2013, la renaissance des chèvres col gris et des chèvres du Simplon
Le projet pour la chèvre col fauve a remis sous les feux des projecteurs une chèvre du Valais tombée dans l’oubli, hautement menacée et quasiment inconnue. Pendant des décennies, on n’avait connu que les chèvres col noir, puis les « autres chèvres valaisannes » sont apparues sur toutes les lèvres. Et soudain, on s’est aussi mis à parler des chèvres valaisannes grises et toutes blanches, qui avaient elles aussi existé. Encore mieux : quelques représentantes de ces formes étaient encore vivantes ! ProSpecieRara a immédiatement ouvert le registre d’élevage à ces animaux et y enregistre depuis 2013 tous les animaux vivants, sous le nom de chèvre col gris (pour les animaux à cou gris) ou chèvre du Simplon (pour les animaux entièrement blancs).

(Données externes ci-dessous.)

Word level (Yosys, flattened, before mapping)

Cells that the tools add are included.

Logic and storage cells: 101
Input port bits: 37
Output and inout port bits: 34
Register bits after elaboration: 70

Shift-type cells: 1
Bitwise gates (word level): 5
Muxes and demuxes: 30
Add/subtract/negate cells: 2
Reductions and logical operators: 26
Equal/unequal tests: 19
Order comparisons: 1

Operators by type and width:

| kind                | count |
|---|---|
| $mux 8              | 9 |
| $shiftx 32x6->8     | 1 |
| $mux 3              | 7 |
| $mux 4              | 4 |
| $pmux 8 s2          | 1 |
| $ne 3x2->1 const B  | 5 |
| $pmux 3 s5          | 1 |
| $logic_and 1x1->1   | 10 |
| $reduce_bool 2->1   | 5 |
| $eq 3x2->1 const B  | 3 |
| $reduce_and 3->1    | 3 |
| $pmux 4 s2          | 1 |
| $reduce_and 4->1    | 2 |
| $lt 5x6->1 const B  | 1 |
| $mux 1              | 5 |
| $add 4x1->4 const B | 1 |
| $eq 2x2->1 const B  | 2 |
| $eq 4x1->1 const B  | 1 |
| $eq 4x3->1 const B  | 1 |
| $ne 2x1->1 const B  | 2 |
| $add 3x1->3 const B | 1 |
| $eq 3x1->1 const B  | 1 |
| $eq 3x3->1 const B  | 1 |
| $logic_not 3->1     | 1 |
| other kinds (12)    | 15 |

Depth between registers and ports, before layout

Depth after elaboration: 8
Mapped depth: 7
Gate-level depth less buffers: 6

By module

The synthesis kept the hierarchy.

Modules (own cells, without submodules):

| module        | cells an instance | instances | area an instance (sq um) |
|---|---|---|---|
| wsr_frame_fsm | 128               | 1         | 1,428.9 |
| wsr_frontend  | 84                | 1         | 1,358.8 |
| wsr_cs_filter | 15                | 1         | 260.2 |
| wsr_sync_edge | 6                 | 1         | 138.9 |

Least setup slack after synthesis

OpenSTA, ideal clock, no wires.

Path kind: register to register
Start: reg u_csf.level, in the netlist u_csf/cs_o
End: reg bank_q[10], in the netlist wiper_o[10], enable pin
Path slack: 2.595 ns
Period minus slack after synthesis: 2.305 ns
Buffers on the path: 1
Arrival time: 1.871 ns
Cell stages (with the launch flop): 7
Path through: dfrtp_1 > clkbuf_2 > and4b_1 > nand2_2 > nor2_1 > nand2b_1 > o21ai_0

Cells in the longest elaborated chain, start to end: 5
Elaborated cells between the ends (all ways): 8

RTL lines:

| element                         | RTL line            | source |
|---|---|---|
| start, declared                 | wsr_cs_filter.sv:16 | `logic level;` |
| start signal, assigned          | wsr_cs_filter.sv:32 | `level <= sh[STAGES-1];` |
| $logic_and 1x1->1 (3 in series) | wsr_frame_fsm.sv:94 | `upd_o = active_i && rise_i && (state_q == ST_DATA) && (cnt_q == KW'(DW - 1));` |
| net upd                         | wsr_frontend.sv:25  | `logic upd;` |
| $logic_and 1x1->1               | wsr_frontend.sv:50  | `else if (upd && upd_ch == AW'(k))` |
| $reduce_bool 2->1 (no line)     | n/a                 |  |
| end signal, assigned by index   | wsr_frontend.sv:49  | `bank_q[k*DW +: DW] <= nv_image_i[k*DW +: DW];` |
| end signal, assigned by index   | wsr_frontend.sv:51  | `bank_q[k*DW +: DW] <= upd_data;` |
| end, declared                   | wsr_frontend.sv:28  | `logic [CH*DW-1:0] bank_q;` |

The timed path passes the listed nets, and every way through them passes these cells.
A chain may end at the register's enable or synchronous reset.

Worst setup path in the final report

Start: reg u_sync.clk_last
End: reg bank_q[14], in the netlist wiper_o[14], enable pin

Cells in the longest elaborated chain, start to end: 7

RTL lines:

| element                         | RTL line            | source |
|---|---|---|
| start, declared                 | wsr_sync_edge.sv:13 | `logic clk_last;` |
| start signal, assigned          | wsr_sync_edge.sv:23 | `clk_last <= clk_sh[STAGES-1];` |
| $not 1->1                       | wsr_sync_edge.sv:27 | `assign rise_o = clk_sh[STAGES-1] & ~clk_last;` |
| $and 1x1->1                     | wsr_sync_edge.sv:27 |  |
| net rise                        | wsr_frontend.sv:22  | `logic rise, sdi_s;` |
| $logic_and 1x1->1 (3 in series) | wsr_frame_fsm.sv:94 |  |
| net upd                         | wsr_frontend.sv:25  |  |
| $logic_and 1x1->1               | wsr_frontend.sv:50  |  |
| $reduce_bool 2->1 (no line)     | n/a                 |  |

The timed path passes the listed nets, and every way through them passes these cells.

ProSpecieRara considère les quatre chèvres valaisannes comme des races individuelles. Les quatre races de chèvres du Valais doivent être considérées comme menacées. Chaque personne qui décide de se mettre à l’élevage de ces chèvres est bienvenue et joue un rôle important, et nous espérons que l’ensemble du cheptel va continuer à se développer.